=== Your assignment ===
For the entries below, repeat exactly each line starting with the one that contains "input wire logic [$bits(rsp_i.in_valid)-1:0]" and going on through the one that contains "group,metric,value,unit", and no others.

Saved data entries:
..............................

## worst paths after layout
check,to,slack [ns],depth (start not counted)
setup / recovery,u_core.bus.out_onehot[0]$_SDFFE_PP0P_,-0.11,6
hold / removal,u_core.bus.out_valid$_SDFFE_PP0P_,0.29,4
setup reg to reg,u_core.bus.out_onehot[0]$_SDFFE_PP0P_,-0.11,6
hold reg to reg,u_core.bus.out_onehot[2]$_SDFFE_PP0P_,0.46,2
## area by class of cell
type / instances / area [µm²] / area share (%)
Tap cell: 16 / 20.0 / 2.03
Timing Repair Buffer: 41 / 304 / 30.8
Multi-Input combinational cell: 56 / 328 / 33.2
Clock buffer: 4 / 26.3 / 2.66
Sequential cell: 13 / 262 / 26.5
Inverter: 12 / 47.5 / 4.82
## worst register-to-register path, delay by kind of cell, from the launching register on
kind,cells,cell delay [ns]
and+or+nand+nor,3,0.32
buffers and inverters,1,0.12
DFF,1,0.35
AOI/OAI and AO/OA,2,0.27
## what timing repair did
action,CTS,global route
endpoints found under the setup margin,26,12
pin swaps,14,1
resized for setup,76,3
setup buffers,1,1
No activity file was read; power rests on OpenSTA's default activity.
### config.mk
export PLATFORM = sky130hd
export DESIGN_NAME = mtm_alu_serializer_flat
export DESIGN_NICKNAME = d
export VERILOG_FILES = /design/src/rtl/alu_pkg.sv /design/src/rtl/mtm_alu_serializer_if.sv /design/src/rtl/mtm_alu_frame_tx.sv /design/src/rtl/mtm_alu_serializer.sv /design/src/flat_wrapper.sv
export SDC_FILE = /design/constraint.sdc
export NUM_CORES = 1
export LEC_CHECK = 0
export CAP_MARGIN = 20
export CORE_MARGIN = 2
export CORE_UTILIZATION = 45
export DETAILED_ROUTE_END_ITERATION = 10
export GPL_TIMING_DRIVEN = 0
export MAX_ROUTING_LAYER = met4
export PLACE_DENSITY = 0.71
export SLEW_MARGIN = 20
export SYNTH_ARGS = -nofsm -noshare
export SYNTH_HDL_FRONTEND = slang
export SYNTH_SLANG_ARGS = --single-unit
### constraint.sdc
create_clock -name clk -period 2.5 [get_ports clk]
set_input_delay 0.375 -clock clk [delete_from_list [all_inputs] [get_ports clk]]
set_output_delay 0.375 -clock clk [all_outputs]
set_load 0.1 [all_outputs]
### src/rtl/alu_pkg.sv
// Shared constants, types and helpers for the mtm_Alu serial response path.
// crc3 and err_payload are also used by the bench scoreboard.
package alu_pkg;

   localparam int   FRAME_LEN = 11;
   localparam logic FT_DATA   = 1'b0;
   localparam logic FT_CTL    = 1'b1;

   // Bit positions inside the 3-bit err_flags field {ERR_DATA, ERR_CRC, ERR_OP}
   typedef enum logic [1:0] {
      ERR_OP   = 2'd0,
      ERR_CRC  = 2'd1,
      ERR_DATA = 2'd2
   } err_flag_e;

   typedef enum logic {
      IDLE = 1'b0,
      SEND = 1'b1
   } ser_state_e;

   // x^3+x+1, initial value 0, message consumed MSB first
   function automatic logic [2:0] crc3(input logic [36:0] d);
      logic [2:0] c;
      logic       fb;
      c = 3'b000;
      for (int i = 36; i >= 0; i--) begin
         fb = d[i] ^ c[2];
         c  = {c[1:0], 1'b0} ^ (fb ? 3'b011 : 3'b000);
      end
      return c;
   endfunction

   function automatic logic even_parity(input logic [6:0] d);
      return ^d;
   endfunction

   function automatic logic [7:0] err_payload(input logic [2:0] ef);
      return {1'b1, ef, ef, even_parity({1'b1, ef, ef})};
   endfunction

endpackage

### src/rtl/mtm_alu_serializer_if.sv
// Parallel response request bus feeding the serializer.
interface mtm_alu_serializer_if;
   logic        in_valid;
   logic        in_ready;
   logic        in_err;
   logic [31:0] in_c;
   logic [3:0]  in_flags;
   logic [2:0]  in_err_flags;

   modport master (
      output in_valid, in_err, in_c, in_flags, in_err_flags,
      input  in_ready
   );

   modport slave (
      input  in_valid, in_err, in_c, in_flags, in_err_flags,
      output in_ready
   );
endinterface

### src/rtl/mtm_alu_frame_tx.sv
// Single-frame shifter: start, type, payload MSB first, stop. done marks the stop-bit
// cycle so the sequencer can reload without a gap.
module mtm_alu_frame_tx
   import alu_pkg::*;
#(
   parameter int FRAME_LEN = 11
) (
   input  logic       clk,
   input  logic       rst_n,
   input  logic       load,
   input  logic       ftype,
   input  logic [7:0] payload,
   output logic       sout,
   output logic       done
);

   localparam int BC_W = $clog2(FRAME_LEN);

   logic                 busy;
   logic [BC_W-1:0]      bit_cnt;
   logic [FRAME_LEN-2:0] shreg;

   assign done = busy && (bit_cnt == BC_W'(FRAME_LEN - 1));

   // The start bit goes straight onto sout at load; shreg holds what follows it
   always_ff @(posedge clk) begin
      if (!rst_n) begin
         busy    <= 1'b0;
         bit_cnt <= '0;
         shreg   <= '0;
         sout    <= 1'b1;
      end else if (load) begin
         busy    <= 1'b1;
         bit_cnt <= '0;
         shreg   <= (FRAME_LEN-1)'({ftype, payload, 1'b1});
         sout    <= 1'b0;
      end else if (done) begin
         busy    <= 1'b0;
         bit_cnt <= '0;
         shreg   <= '0;
         sout    <= 1'b1;
      end else if (busy) begin
         bit_cnt <= bit_cnt + BC_W'(1);
         shreg   <= shreg << 1;
         sout    <= shreg[FRAME_LEN-2];
      end
   end

endmodule

### src/rtl/mtm_alu_serializer.sv
// Response-side serial transmitter: sequences data frames plus a CRC control frame,
// or a single error control frame, onto sout.
module mtm_alu_serializer
   import alu_pkg::*;
#(
   parameter int FRAME_LEN   = 11,
   parameter int DATA_FRAMES = 4
) (
   input  logic                 clk,
   input  logic                 rst_n,
   mtm_alu_serializer_if.slave  rsp,
   output logic                 sout
);

   localparam int FC_W = $clog2(DATA_FRAMES + 1);

   ser_state_e      state, state_nxt;
   logic [FC_W-1:0] frame_cnt, frame_cnt_nxt;
   logic [31:0]     c_q;
   logic [31:0]     c_shift;
   logic [3:0]      flags_q;
   logic [2:0]      crc_q;
   logic            err_q;
   logic            accept;
   logic            load;
   logic            ftype;
   logic [7:0]      payload;
   logic            done;
   logic            last_frame;

   assign rsp.in_ready = (state == IDLE);
   assign accept       = (state == IDLE) && rsp.in_valid;

   always_comb begin
      state_nxt     = state;
      frame_cnt_nxt = frame_cnt;
      load          = 1'b0;
      ftype         = FT_DATA;
      payload       = '0;
      c_shift       = '0;
      last_frame    = err_q || (frame_cnt == FC_W'(DATA_FRAMES));
      case (state)
         IDLE: begin
            if (rsp.in_valid) begin
               state_nxt     = SEND;
               frame_cnt_nxt = '0;
               load          = 1'b1;
               if (rsp.in_err) begin
                  ftype   = FT_CTL;
                  payload = err_payload(rsp.in_err_flags);
               end else begin
                  payload = rsp.in_c[31:24];
               end
            end
         end
         SEND: begin
            if (done) begin
               if (last_frame) begin
                  state_nxt = IDLE;
               end else begin
                  frame_cnt_nxt = frame_cnt + FC_W'(1);
                  load          = 1'b1;
                  // Next frame is chosen from the captured word, never the live inputs
                  if (frame_cnt_nxt == FC_W'(DATA_FRAMES)) begin
                     ftype   = FT_CTL;
                     payload = {1'b0, flags_q, crc_q};
                  end else begin
                     c_shift = c_q << (8 * frame_cnt_nxt);
                     payload = c_shift[31:24];
                  end
               end
            end
         end
         default: state_nxt = IDLE;
      endcase
   end

   always_ff @(posedge clk) begin
      if (!rst_n) begin
         state     <= IDLE;
         frame_cnt <= '0;
         err_q     <= 1'b0;
      end else begin
         state     <= state_nxt;
         frame_cnt <= frame_cnt_nxt;
         if (accept) begin
            err_q <= rsp.in_err;
         end
      end
   end

   // Payload capture; contents are don't-care until the next accept
   always_ff @(posedge clk) begin
      if (accept) begin
         c_q     <= rsp.in_c;
         flags_q <= rsp.in_flags;
         crc_q   <= crc3({rsp.in_c, 1'b0, rsp.in_flags});
      end
   end

   mtm_alu_frame_tx #(
      .FRAME_LEN (FRAME_LEN)
   ) u_frame_tx (
      .clk     (clk),
      .rst_n   (rst_n),
      .load    (load),
      .ftype   (ftype),
      .payload (payload),
      .sout    (sout),
      .done    (done)
   );

endmodule

### src/flat_wrapper.sv
// flat-port wrapper written by rule: the top's interface ports become plain ports
module mtm_alu_serializer_flat import alu_pkg::*;
#(
   parameter int FRAME_LEN   = 11,
   parameter int DATA_FRAMES = 4
)
  (clk, rst_n, sout, rsp_in_valid, rsp_in_err, rsp_in_c, rsp_in_flags, rsp_in_err_flags, rsp_in_ready);
  mtm_alu_serializer_if rsp_i ();
  input  logic clk;
  input  logic rst_n;
  output logic sout;
  input wire logic [$bits(rsp_i.in_valid)-1:0] rsp_in_valid;
  input wire logic [$bits(rsp_i.in_err)-1:0] rsp_in_err;
  input wire logic [$bits(rsp_i.in_c)-1:0] rsp_in_c;
  input wire logic [$bits(rsp_i.in_flags)-1:0] rsp_in_flags;
  input wire logic [$bits(rsp_i.in_err_flags)-1:0] rsp_in_err_flags;
  output wire logic [$bits(rsp_i.in_ready)-1:0] rsp_in_ready;
  assign rsp_i.in_valid = rsp_in_valid;
  assign rsp_i.in_err = rsp_in_err;
  assign rsp_i.in_c = rsp_in_c;
  assign rsp_i.in_flags = rsp_in_flags;
  assign rsp_i.in_err_flags = rsp_in_err_flags;
  assign rsp_in_ready = rsp_i.in_ready;
  mtm_alu_serializer #(.FRAME_LEN(FRAME_LEN), .DATA_FRAMES(DATA_FRAMES)) u_core (.clk(clk), .rst_n(rst_n), .rsp(rsp_i), .sout(sout));
endmodule
==> run_results.csv, run 1 <==
group,metric,value,unit
run_status,status,"finished clean",
synth,ys_ff_latch,60,
worst_setup_path,start_kind,"flop",
die,dieArea,7182,µm²
sta,relSlewSlack,35.90,%
finish,instances_no_fill,366,
worst_setup_path,timing.rr.start,"u_core.frame_cnt[0]$_SDFFE_PN0P_",
clock_tree,cts_hold_buf,0,
clock_tree,clkSinkCount,60,
detailed_routing,routed_wirelength,6.027,mm
finish,layout_common_cells,"clkdlybuf4s50_1 (44), edfxtp_1 (39), xnor2_1 (29)",
synth,synth_async_sr_flop_share,0,%
finish,fin_nets,332,
clock_tree,clockBufferDepth,2,
grt,grt_max_degree,49,
clock_tree,cts_tree,"built",
worst_setup_path,path_buf_inv,3,
detailed_routing,vias_per_cell,5.366,
die,die_h,84.75,µm
finish,final_common_cell,"clkdlybuf4s50_1",
synth,syn_nets,278,
detailed_routing,drc_errors,0,
worst_setup_path,reg2reg_slack,0.27,ns
hold_path,min_delay_worst_endpoint,"u_core.err_q$_SDFFE_PN0P_",
grt,grt_usage,18.91,%
clock_tree,path_clk_slew,0.07,ns
synth,synthFlopType,"edfxtp_1",
clock_tree,cts-root-buf,"clkbuf_8",
worst_setup_path,worst_path_most_repeated_cell,"buf_2",
sta,fin_tns_setup,0,ns
power_and_ir_drop,p_leak,1.330,nW
sta,final_hold_viol_count,0,
synth,synth_top_cell_by_area,"edfxtp_1",
synth,syn_area_per_cell,12.76,µm²
synth,netlist_area,2934,µm²
die,start_util,46.47,%
sta,fmax,0.4491,GHz
power_and_ir_drop,powerDensity,736.1,nW/µm²
clock_tree,htreeDepth,3,
synth,yosys.cell_types.count,41,
power_and_ir_drop,ir_drop,0.0005135,V
clock_tree,clkLatencyLatePin,0.34,ns
synth,synth_edf_count,39,
sta,worstMarginPinSlew,0.9585,ns
placement,dp.cells,351,
finish,drive_gt1_share,10.73,%
grt,grt-ovfl-total,0,
sta,slew_viol_final,0,
worst_setup_path,path_depth,8,
grt,grt_pass1_vias,1938,
worst_setup_path,worst-path-max-fanout,10,
synth,yosysWarnings,0,
die,die_width,84.75,µm
placement,port_buffers,44,
sta,period_share,89.07,%
synth,yosysTopAreaCellShare,39.91,%
flow_run,cap_viol_max_count,0,
worst_setup_path,timing.rr.end,"u_core.u_frame_tx.shreg[6]$_SDFFE_PN0P_",
worst_setup_path,critPathTopFamily,"compound AO/OA/AOI/OAI gates",
synth,synthCells,230,
sta,grt_setup_unrepaired,"no",
clock_tree,cts_buffers,9,
synth,synthTopCellsByArea,"edfxtp_1 (40%), dfxtp_1 (14%), xnor2_1 (8.7%)",
sta,setup_viol,0,
worst_setup_path,cp_slowest_cell,"a211oi_2",
hold_path,hold_class,"flop to flop",
hold_path,hp-start,"u_core.err_q$_SDFFE_PN0P_",
hold_path,min_path_cells,2,
finish,nFillCells,555,
worst_setup_path,path_cells,"buf_2 -> inv_1 -> ha_1 -> a211oi_2 -> and3_1 -> buf_2 -> a222oi_1 -> a21oi_1",
placement,dpl_worst_slack,-0.2464,ns
sta,clock_skew,0.008590,ns
detailed_routing,post_drt_wl_per_cell,16.47,µm
die,num_rows,29,
die,num_io_pins,45,
finish,n_antenna_cell,0,
detailed_routing,vias,1964,
detailed_routing,ant_nets,0,
worst_setup_path,end_kind,"flop",
finish,final-seq-area,1592,µm²
worst_setup_path,crit_required,2.77,ns
detailed_routing,drtIter0Drc,149,
worst_setup_path,reg2reg_depth,8,
sta,fin_ws,0.2732,ns
grt,grt_antenna_before_repair,0,
finish,multi_input_area,1286,µm²
worst_setup_path,slowest_delay,0.43,ns
die,core-area,6314,µm²
sta,layout_min_cycle_time,2.227,ns
clock_tree,cts_post_setup_buffers_inserted,0,
worst_setup_path,crit_type,"flop to flop",
worst_setup_path,worstPathArrival,2.49,ns
synth,ys_seq_area_share,54.24,%
placement,gp_congestion,0.8183,
placement,place_hpwl,4.246,mm
grt,grt_first_pass_wirelength,9.894,mm
detailed_routing,dr.pass1.iters,6,
finish,syn_to_final_growth,26.10,%
## cell usage after synthesis (4+ instances only)
master / n
ha_1: 5
inv_1: 5
xnor2_1: 29
nand2_1: 16
nor2b_1: 7
nand2b_1: 7
clkbuf_1: 5
o21ai_0: 7
nor2_1: 11
a222oi_1: 4
xor2_1: 11
mux4_2: 8
nand3_1: 5
dfxtp_1: 21
edfxtp_1: 39
a21oi_1: 10
## worst register-to-register path, cell delays in order, from the launching register on
cell and delay (ns):
dfxtp_1 0.35, buf_2 0.34, inv_1 0.08, ha_1 0.24, a211oi_2 0.43, and3_1 0.23
buf_2 0.21, a222oi_1 0.13, a21oi_1 0.14
## power breakdown
part / total (mW) / internal [mW] / leakage, nW / switching, mW
logic: 0.502 / 0.266 / 0.672 / 0.236
clock network: 1.03 / 0.648 / 0.113 / 0.380
registers: 1.19 / 1.17 / 0.545 / 0.0278
total: 2.72 / 2.08 / 1.33 / 0.644
## per-stage QoR
step	power, mW	utilization (%)	cell area [µm²]	hold WS, ns
5_1_grt	2.835	58.60	3700	0.5222
4_1_cts	2.739	58.62	3701	0.4639
3_3_place_gp	1.710	54.99	3472	0.4465
6_report	2.723	58.60	3700	0.4611
3_5_place_dp	1.717	54.99	3472	0.4547
2_1_floorplan	1.558	-	2935	0.4383
## per-layer routing
layer / track usage (%) / share of wire (%)
met5: - / 0
met4: 7.792 / 2.0
met3: 5.015 / 5.1
met2: 28.70 / 48
met1: 24.13 / 45
## final cells by class
cell class / count / area share, %
sequential: 60 / 43.02
multi-input combinational: 156 / 34.76
timing repair buffer: 44 / 11.90
clock buffer: 9 / 3.348
clock inverter: 7 / 2.841
tap: 77 / 2.604
buffer: 8 / 1.015
inverter: 5 / 0.5073
## registers in the layout, summed over array words and instances, names as in the netlist
| signal | flops |
|---|---|
| u_core.c_q | 32 |
| u_core.err_q | 1 |
| u_core.state | 1 |
| u_core.u_frame_tx.shreg | 10 |
| u_core.flags_q | 4 |
| u_core.crc_q | 3 |
| u_core.u_frame_tx.sout | 1 |
| u_core.u_frame_tx.bit_cnt | 4 |
| u_core.u_frame_tx.busy | 1 |
| u_core.frame_cnt | 3 |
## kinds of logic after synthesis
| logic type | share of synthesized area, % |
|---|---|
| buf+inv | 1.919 |
| compound gates | 9.339 |
| mux | 7.207 |
| fa+ha+maj | 2.132 |
| xor+xnor | 14.80 |
| simple gates | 10.36 |
| flops | 54.24 |
## how the worst max path moves through the flow
| stage | slack [ns] | endpoint | startpoint |
|---|---|---|---|
| after CTS | 0.03 | u_core.u_frame_tx.shreg[5]$_SDFFE_PN0P_ | u_core.frame_cnt[0]$_SDFFE_PN0P_ |
| final | 0.27 | u_core.u_frame_tx.shreg[6]$_SDFFE_PN0P_ | u_core.frame_cnt[0]$_SDFFE_PN0P_ |
| after global placement | -0.20 | u_core.u_frame_tx.shreg[6]$_SDFFE_PN0P_ | rsp_in_valid |
| after global routing | 0.03 | u_core.u_frame_tx.shreg[2]$_SDFFE_PN0P_ | u_core.frame_cnt[0]$_SDFFE_PN0P_ |
| after detailed placement | -0.25 | u_core.u_frame_tx.shreg[6]$_SDFFE_PN0P_ | rsp_in_valid |
| after floorplan | 0.48 | u_core.u_frame_tx.shreg[5]$_SDFFE_PN0P_ | u_core.frame_cnt[0]$_SDFFE_PN0P_ |
## timing repair
| item | 4_1_cts | 5_1_grt |
|---|---|---|
| setup endpoints to repair | 0 | 5 |
| hold endpoints to repair | 0 | 0 |
| resized for setup | 0 | 1 |
Note: power is estimated with default switching activity, not from simulation.
==> run 2, diff against run 1 <==
--- a/config.mk
+++ b/config.mk
@@ -5,13 +5,14 @@
 export SDC_FILE = /design/constraint.sdc
 export NUM_CORES = 1
 export LEC_CHECK = 0
-export CAP_MARGIN = 20
+export CAP_MARGIN = 5
 export CORE_MARGIN = 2
 export CORE_UTILIZATION = 45
 export DETAILED_ROUTE_END_ITERATION = 10
 export GPL_TIMING_DRIVEN = 0
 export MAX_ROUTING_LAYER = met4
 export PLACE_DENSITY = 0.71
+export SKIP_CTS_REPAIR_TIMING = 1
 export SLEW_MARGIN = 20
 export SYNTH_ARGS = -nofsm -noshare
 export SYNTH_HDL_FRONTEND = slang
==> results of run 2 <==
The final DEF is identical to that of run 1; final timing and power are the same.
## config.mk

```make
export PLATFORM = sky130hd
export DESIGN_NAME = adder_seq
export DESIGN_NICKNAME = d
export VERILOG_FILES = /design/src/rtl/adder_seq.sv
export SDC_FILE = /design/constraint.sdc
export NUM_CORES = 1
export LEC_CHECK = 0
export ABC_AREA = 0
export CAP_MARGIN = 15
export CORE_MARGIN = 2
export CORE_UTILIZATION = 50
export CTS_CLUSTER_DIAMETER = 150
export DETAILED_ROUTE_END_ITERATION = 7
export HOLD_SLACK_MARGIN = 0.15
export PLACE_DENSITY = 0.8
export REMOVE_ABC_BUFFERS = 1
export SYNTH_ARGS = -nofsm -noshare
export SYNTH_HDL_FRONTEND = slang
export SYNTH_SLANG_ARGS = --single-unit
```

## constraint.sdc

```tcl
create_clock -name iClk -period 6.3 [get_ports iClk]
set_input_delay 0.63 -clock iClk [delete_from_list [all_inputs] [get_ports iClk]]
set_output_delay 0.63 -clock iClk [all_outputs]
set_load 0.1 [all_outputs]
```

..............................

=== Your response ===
  input wire logic [$bits(rsp_i.in_valid)-1:0] rsp_in_valid;
  input wire logic [$bits(rsp_i.in_err)-1:0] rsp_in_err;
  input wire logic [$bits(rsp_i.in_c)-1:0] rsp_in_c;
  input wire logic [$bits(rsp_i.in_flags)-1:0] rsp_in_flags;
  input wire logic [$bits(rsp_i.in_err_flags)-1:0] rsp_in_err_flags;
  output wire logic [$bits(rsp_i.in_ready)-1:0] rsp_in_ready;
  assign rsp_i.in_valid = rsp_in_valid;
  assign rsp_i.in_err = rsp_in_err;
  assign rsp_i.in_c = rsp_in_c;
  assign rsp_i.in_flags = rsp_in_flags;
  assign rsp_i.in_err_flags = rsp_in_err_flags;
  assign rsp_in_ready = rsp_i.in_ready;
  mtm_alu_serializer #(.FRAME_LEN(FRAME_LEN), .DATA_FRAMES(DATA_FRAMES)) u_core (.clk(clk), .rst_n(rst_n), .rsp(rsp_i), .sout(sout));
endmodule
==> run_results.csv, run 1 <==
group,metric,value,unit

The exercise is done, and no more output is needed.